:: Your objective ::
Pull out from the material below all lines with "shown".
----- Given records
This design comes from an exercise in tuning for small area and a short achievable clock period on the open sky130 flow, not from production work. No functional check of the RTL was part of any run shown here. Power and IR drop assume default switching activity.

<file path="design/flow/standard.sh">
#!/bin/bash
# synth_recipe.tcl (not shown) runs the flow's synth.tcl, then flattens the netlist and writes it again
# the make line also repeats each setting of config.mk as NAME=value (left out here)
make -C /OpenROAD-flow-scripts/flow DESIGN_CONFIG=/design/flow/config.mk WORK_HOME=/design/flow/orfs CLKGATE_MAP_FILE= SYNTH_SCRIPT=/design/flow/synth_recipe.tcl "${@:-finish}"
</file>
<file path="design/flow/constraint.sdc">
create_clock -name core_clock -period 5.8 [get_ports {CLK}]
set_input_delay 1.1600 -clock core_clock [delete_from_list [all_inputs] [get_ports {CLK}]]
set_output_delay 1.1600 -clock core_clock [all_outputs]
set_load 0.01 [all_outputs]
</file>
<file path="design/flow/config.mk">
export PLATFORM = sky130hd
export DESIGN_NAME = dual_mem_controller
export DESIGN_NICKNAME = dual_mem_controller
export VERILOG_FILES = /design/flow/design.v
export SDC_FILE = /design/flow/constraint.sdc
export NUM_CORES = 4
export LEC_CHECK = 0
export CAP_MARGIN = 20
export CORE_MARGIN = 2
export CORE_UTILIZATION = 40
export SLEW_MARGIN = 20
</file>
<file path="design/flow/flow/run.sh">
#!/bin/bash
set -euo pipefail
export BUFFER_PORTS_ARGS="-buffer_cell sky130_fd_sc_hd__buf_1"
bash standard.sh finish > make_finish.log 2>&1
</file>
What follows belongs to an exercise in optimizing a design on an open flow for small area, a short achievable clock period and few clock cycles per item; a production flow would make more cautious choices.
The RTL was checked by simulation tests, not by an equivalence proof against the original design.

`design/flow/config.mk`:
```
export PLATFORM = sky130hd
export DESIGN_NAME = alu_top
export DESIGN_NICKNAME = alu_top
export VERILOG_FILES = /design/flow/design.v
export SDC_FILE = /design/flow/constraint.sdc
export NUM_CORES = 4
export LEC_CHECK = 0
export ABC_CLOCK_PERIOD_IN_PS = 4000
export CAP_MARGIN = 20
export CORE_MARGIN = 2
export CORE_UTILIZATION = 30
export SETUP_SLACK_MARGIN = 5
export SLEW_MARGIN = 20
export TNS_END_PERCENT = 100
```
`design/flow/constraint.sdc`:
```
create_clock -name core_clock -period 11.0 [get_ports {clk}]
set_input_delay 2.2000 -clock core_clock [delete_from_list [all_inputs] [get_ports {clk}]]
set_output_delay 2.2000 -clock core_clock [all_outputs]
set_load 0.01 [all_outputs]
```
`design/flow/design.v`:
```
package alu_pkg;
    localparam int opcode_width = 6;   
    localparam int xlen_default = 32;  
    localparam logic [opcode_width-1:0] alu_add    = 6'd0;
    localparam logic [opcode_width-1:0] alu_sub    = 6'd1;
    localparam logic [opcode_width-1:0] alu_slt    = 6'd2;
    localparam logic [opcode_width-1:0] alu_sltu   = 6'd3;
    localparam logic [opcode_width-1:0] alu_xor    = 6'd4;
    localparam logic [opcode_width-1:0] alu_or     = 6'd5;
    localparam logic [opcode_width-1:0] alu_and    = 6'd6;
    localparam logic [opcode_width-1:0] alu_sll    = 6'd7;
    localparam logic [opcode_width-1:0] alu_srl    = 6'd8;
    localparam logic [opcode_width-1:0] alu_sra    = 6'd9;
    localparam logic [opcode_width-1:0] alu_mul    = 6'd10;
    localparam logic [opcode_width-1:0] alu_mulh   = 6'd11;
    localparam logic [opcode_width-1:0] alu_mulhsu = 6'd12;
    localparam logic [opcode_width-1:0] alu_mulhu  = 6'd13;
    localparam logic [opcode_width-1:0] alu_div    = 6'd14;
    localparam logic [opcode_width-1:0] alu_divu   = 6'd15;
    localparam logic [opcode_width-1:0] alu_rem    = 6'd16;
    localparam logic [opcode_width-1:0] alu_remu   = 6'd17;
    localparam logic [opcode_width-1:0] alu_lui    = 6'd18;
endpackage
`timescale 1ns/1ps
module int_alu (
    input  logic [5:0]  alucode,
    input  logic [31:0] a,
    input  logic [31:0] b,
    input  logic        norm,      
    input  logic [31:0] norm_src,
    input  logic [4:0]  norm_amt,
    output logic [31:0] result,
    output logic [31:0] sh_out
);
    function automatic logic [31:0] rev32(input logic [31:0] v);
        for (int i = 0; i < 32; i++) rev32[i] = v[31-i];
    endfunction
    logic        is_sll, is_sra, left, fill, sub;
    logic [31:0] src, rin, rsh;
    logic [4:0]  amt;
    logic [32:0] sum;
    logic        ltu, lt;
    assign is_sll = (alucode == alu_pkg::alu_sll);
    assign is_sra = (alucode == alu_pkg::alu_sra);
    assign left   = norm | is_sll;
    assign src    = norm ? norm_src : a;
    assign amt    = norm ? norm_amt : b[4:0];
    assign fill   = ~norm & is_sra & a[31];
    assign rin    = left ? rev32(src) : src;
    assign rsh    = 32'($signed({fill, rin}) >>> amt);
    assign sh_out = left ? rev32(rsh) : rsh;
    assign sub = (alucode == alu_pkg::alu_sub) | (alucode == alu_pkg::alu_slt)
               | (alucode == alu_pkg::alu_sltu);
    assign sum = {1'b0, a} + {1'b0, b ^ {32{sub}}} + {32'd0, sub};
    assign ltu = ~sum[32];
    assign lt  = (a[31] == b[31]) ? sum[31] : a[31];
    always_comb begin
        case (alucode)
            alu_pkg::alu_add,
            alu_pkg::alu_sub:  result = sum[31:0];
            alu_pkg::alu_slt:  result = {31'd0, lt};
            alu_pkg::alu_sltu: result = {31'd0, ltu};
            alu_pkg::alu_xor:  result = a ^ b;
            alu_pkg::alu_or:   result = a | b;
            alu_pkg::alu_and:  result = a & b;
            alu_pkg::alu_sll,
            alu_pkg::alu_srl,
            alu_pkg::alu_sra:  result = sh_out;
            default:           result = b;  
        endcase
    end
endmodule
`timescale 1ns/1ps
module multiplier #(
    parameter int sw = 43    
) (
    input  logic [32:0]   x,        
    input  logic [33:0]   acc_in,   
    input  logic [7:0]    y,        
    input  logic          y_prev,   
    output logic [sw-1:0] sum
);
    logic [8:0] yy;
    assign yy = {y, y_prev};
    logic [sw-1:0] row [4];
    logic [3:0]    neg;
    for (genvar i = 0; i < 4; i++) begin : g_row
        logic one, two;
        logic [33:0] mag;
        logic [sw-1:0] body;
        assign one    = yy[2*i+1] ^ yy[2*i];
        assign two    = (yy[2*i+2] & ~yy[2*i+1] & ~yy[2*i])
                      | (~yy[2*i+2] & yy[2*i+1] & yy[2*i]);
        assign neg[i] = yy[2*i+2];
        assign mag    = one ? {x[32], x} : (two ? {x, 1'b0} : 34'd0);
        assign body   = sw'({{(sw-34){mag[33] ^ neg[i]}}, mag ^ {34{neg[i]}}}) << (2 * i);
        if (i == 0) begin : g_first
            assign row[i] = body;
        end else begin : g_next
            assign row[i] = body | (sw'(neg[i-1]) << (2 * i - 2));
        end
    end
    function automatic logic [2*sw-1:0] csa(input logic [sw-1:0] p,
                                            input logic [sw-1:0] q,
                                            input logic [sw-1:0] r);
        csa = {((p & q) | (p & r) | (q & r)) << 1, p ^ q ^ r};
    endfunction
    logic [sw-1:0]   acc, last;
    logic [2*sw-1:0] l1a, l1b, l2, l3;
    assign acc  = {{(sw-34){acc_in[33]}}, acc_in};
    assign last = sw'(neg[3]) << 6;
    assign l1a = csa(row[0], row[1], row[2]);
    assign l1b = csa(row[3], acc, last);
    assign l2  = csa(l1a[sw-1:0], l1a[2*sw-1:sw], l1b[sw-1:0]);
    assign l3  = csa(l2[sw-1:0], l2[2*sw-1:sw], l1b[2*sw-1:sw]);
    assign sum = l3[sw-1:0] + l3[2*sw-1:sw];
endmodule
`timescale 1ns/1ps
module mag_clz (
    input  logic [31:0] v,
    input  logic        neg,    
    output logic [5:0]  n       
);
    logic [31:0] w;
    logic [5:0]  z;
    logic        pow2;
    assign w = neg ? ~v : v;
    always_comb begin
        z = 6'd32;
        for (int i = 0; i < 32; i++)
            if (w[i]) z = 6'(31 - i);
    end
    always_comb begin
        pow2 = 1'b1;
        for (int i = 0; i < 31; i++)
            pow2 = pow2 & (~v[i] | v[i+1]);
    end
    assign n = z - {5'd0, neg & pow2};
endmodule
`timescale 1ns/1ps
module alu_top #(
    parameter int xlen = alu_pkg::xlen_default
) (
    input  logic              clk,
    input  logic              reset,
    input  logic              valid,
    input  logic [5:0]        alucode,
    input  logic [xlen-1:0]   a,
    input  logic [xlen-1:0]   b,
    output logic [xlen-1:0]   result,
    output logic              busy
);
    localparam int sw = 43;
    typedef enum logic [2:0] {
        s_idle = 3'd0,  
        s_norm = 3'd1,  
        s_div  = 3'd2,
        s_mul  = 3'd3,
        s_fix  = 3'd4,  
        s_corr = 3'd5,  
        s_done = 3'd6   
    } state_e;
    state_e      st;
    logic [3:0]  cnt;
    logic [33:0] r;       
    logic [31:0] q;       
    logic [33:0] d;       
    logic        neg;     
    logic        neg_a;   
    logic        neg_b;   
    logic        corr;    
    logic        sel_r;   
    logic        y_prev;  
    logic is_mul, is_div, signed_div, is_quot, sa, b_zero;
    assign is_mul     = (alucode >= 6'd10) && (alucode <= 6'd13);
    assign is_div     = (alucode >= 6'd14) && (alucode <= 6'd17);
    assign signed_div = (alucode == alu_pkg::alu_div) || (alucode == alu_pkg::alu_rem);
    assign is_quot    = (alucode == alu_pkg::alu_div) || (alucode == alu_pkg::alu_divu);
    assign sa         = (alucode == alu_pkg::alu_mulh) || (alucode == alu_pkg::alu_mulhsu);
    assign b_zero     = (b == '0);
    logic in_norm, in_div, in_fix, in_corr;
    assign in_norm = (st == s_norm);
    assign in_div  = (st == s_div);
    assign in_fix  = (st == s_fix);
    assign in_corr = (st == s_corr);
    logic [35:0] x1, y1, t1, x2, y2, t2;
    logic        inv1, inv2, q1, q2;
    logic [31:0] r1;
    assign x1   = (in_div | in_corr) ? {{2{r[33]}}, r} : '0;
    assign y1   = (in_div | in_corr) ? {{2{d[33]}}, d}
                : (in_fix ? {4'd0, q} : {{2{r[33]}}, r});
    assign inv1 = in_div ? ~neg_b : ~in_corr;
    assign t1   = x1 + (y1 ^ {36{inv1}}) + {35'd0, inv1};
    assign q1   = ~t1[35];
    assign r1   = q1 ? t1[31:0] : r[31:0];
    assign x2   = in_div ? {4'd0, r1} : '0;
    assign y2   = in_div ? {{3{d[33]}}, d[33:1]} : {{2{r[33]}}, r};
    assign inv2 = ~(in_div & neg_b);
    assign t2   = x2 + (y2 ^ {36{inv2}}) + {35'd0, inv2};
    assign q2   = ~t2[35];
    logic [5:0] za, zb, sdiff;
    logic       qzero;
    mag_clz u_clz_a (.v(r[31:0]), .neg(neg_a), .n(za));
    mag_clz u_clz_b (.v(d[31:0]), .neg(neg_b), .n(zb));
    assign sdiff = zb - za;
    assign qzero = zb < za;
    logic [31:0] alu_res, sh_out;
    logic [32:0] d_al;
    int_alu u_int_alu (
        .alucode  (alucode),
        .a        (a),
        .b        (b),
        .norm     (in_norm),
        .norm_src (d[31:0]),
        .norm_amt (sdiff[4:0]),
        .result   (alu_res),
        .sh_out   (sh_out)
    );
    assign d_al = {neg_b, sh_out};  
    logic [sw-1:0] m_sum;
    multiplier #(.sw(sw)) u_multiplier (
        .x      (d[32:0]),
        .acc_in (r),
        .y      (q[7:0]),
        .y_prev (y_prev),
        .sum    (m_sum)
    );
    always_ff @(posedge clk or negedge reset) begin
        if (!reset) begin
            st  <= s_idle;
            cnt <= '0;
        end else begin
            case (st)
                s_idle: if (valid) begin
                    cnt <= 4'd3;
                    if (is_mul)
                        st <= s_mul;
                    else if (is_div & ~b_zero)
                        st <= s_norm;
                    else
                        st <= s_done;
                end
                s_norm: begin
                    st  <= qzero ? (neg ? s_fix : s_done) : s_div;
                    cnt <= 4'(sdiff[4:1]);
                end
                s_div: begin
                    if (cnt == '0) st <= neg ? s_fix : s_done;
                    cnt <= cnt - 1'b1;
                end
                s_mul: begin
                    if (cnt == '0) st <= corr ? s_corr : s_done;
                    cnt <= cnt - 1'b1;
                end
                s_fix, s_corr: st <= s_done;
                default:       st <= s_idle;  
            endcase
        end
    end
    always_ff @(posedge clk) begin
        case (st)
            s_idle: if (valid) begin
                neg    <= is_div & ~b_zero & signed_div
                        & (is_quot ? (a[31] ^ b[31]) : a[31]);
                neg_a  <= signed_div & a[31];
                neg_b  <= signed_div & b[31];
                corr   <= ((alucode == alu_pkg::alu_mulhu) || (alucode == alu_pkg::alu_mulhsu))
                        & b[31];
                sel_r  <= (is_mul & (alucode != alu_pkg::alu_mul)) | (is_div & ~is_quot);
                y_prev <= 1'b0;
                if (is_mul) begin
                    r <= '0;
                    d <= {{2{sa & a[31]}}, a};
                    q <= b;
                end else if (is_div) begin
                    r <= {{2{signed_div & a[31] & ~b_zero}}, a};
                    d <= {{2{signed_div & b[31]}}, b};
                    q <= b_zero ? '1 : '0;
                end else begin
                    q <= alu_res;
                end
            end
            s_norm: begin
                if (neg_a) r <= t1[33:0];
                d <= sdiff[0] ? {d_al[32], d_al} : {d_al, 1'b0};
            end
            s_div: begin
                r <= {2'b0, q2 ? t2[31:0] : r1};
                d <= {{2{d[33]}}, d[33:2]};
                q <= {q[29:0], q1, q2};
            end
            s_mul: begin
                y_prev <= q[7];
                r      <= m_sum[41:8];
                q      <= {m_sum[7:0], q[31:8]};
            end
            s_fix: begin
                q <= t1[31:0];
                r <= t2[33:0];
            end
            s_corr: r <= t1[33:0];
            default: ;
        endcase
    end
    assign result = sel_r ? r[31:0] : q;
    assign busy   = valid & (st != s_done);
endmodule
```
----------
:: Output below ::
This design comes from an exercise in tuning for small area and a short achievable clock period on the open sky130 flow, not from production work. No functional check of the RTL was part of any run shown here. Power and IR drop assume default switching activity.
# synth_recipe.tcl (not shown) runs the flow's synth.tcl, then flattens the netlist and writes it again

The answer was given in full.